PROBLEM TO WORK ON:
Transcribe the data that follows precisely, omitting nothing.

RECORDS SUPPLIED:
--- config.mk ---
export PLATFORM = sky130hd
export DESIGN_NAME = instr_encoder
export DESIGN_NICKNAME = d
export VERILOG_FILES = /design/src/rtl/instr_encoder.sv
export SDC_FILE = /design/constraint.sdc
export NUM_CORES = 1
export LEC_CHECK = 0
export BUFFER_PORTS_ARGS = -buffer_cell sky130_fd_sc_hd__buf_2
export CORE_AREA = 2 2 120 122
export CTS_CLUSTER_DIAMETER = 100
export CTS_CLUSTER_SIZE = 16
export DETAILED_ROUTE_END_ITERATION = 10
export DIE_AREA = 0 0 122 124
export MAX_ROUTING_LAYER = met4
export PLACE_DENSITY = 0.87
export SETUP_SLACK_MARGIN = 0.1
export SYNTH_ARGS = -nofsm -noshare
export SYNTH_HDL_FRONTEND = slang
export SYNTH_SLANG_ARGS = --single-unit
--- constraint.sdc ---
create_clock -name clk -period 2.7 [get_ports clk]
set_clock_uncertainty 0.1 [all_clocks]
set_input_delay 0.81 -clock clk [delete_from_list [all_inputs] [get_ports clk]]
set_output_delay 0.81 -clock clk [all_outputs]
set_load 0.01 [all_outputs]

WRITTEN REPLY:
--- config.mk ---
export PLATFORM = sky130hd
export DESIGN_NAME = instr_encoder
export DESIGN_NICKNAME = d
export VERILOG_FILES = /design/src/rtl/instr_encoder.sv
export SDC_FILE = /design/constraint.sdc
export NUM_CORES = 1
export LEC_CHECK = 0
export BUFFER_PORTS_ARGS = -buffer_cell sky130_fd_sc_hd__buf_2
export CORE_AREA = 2 2 120 122
export CTS_CLUSTER_DIAMETER = 100
export CTS_CLUSTER_SIZE = 16
export DETAILED_ROUTE_END_ITERATION = 10
export DIE_AREA = 0 0 122 124
export MAX_ROUTING_LAYER = met4
export PLACE_DENSITY = 0.87
export SETUP_SLACK_MARGIN = 0.1
export SYNTH_ARGS = -nofsm -noshare
export SYNTH_HDL_FRONTEND = slang
export SYNTH_SLANG_ARGS = --single-unit
--- constraint.sdc ---
create_clock -name clk -period 2.7 [get_ports clk]
set_clock_uncertainty 0.1 [all_clocks]
set_input_delay 0.81 -clock clk [delete_from_list [all_inputs] [get_ports clk]]
set_output_delay 0.81 -clock clk [all_outputs]
set_load 0.01 [all_outputs]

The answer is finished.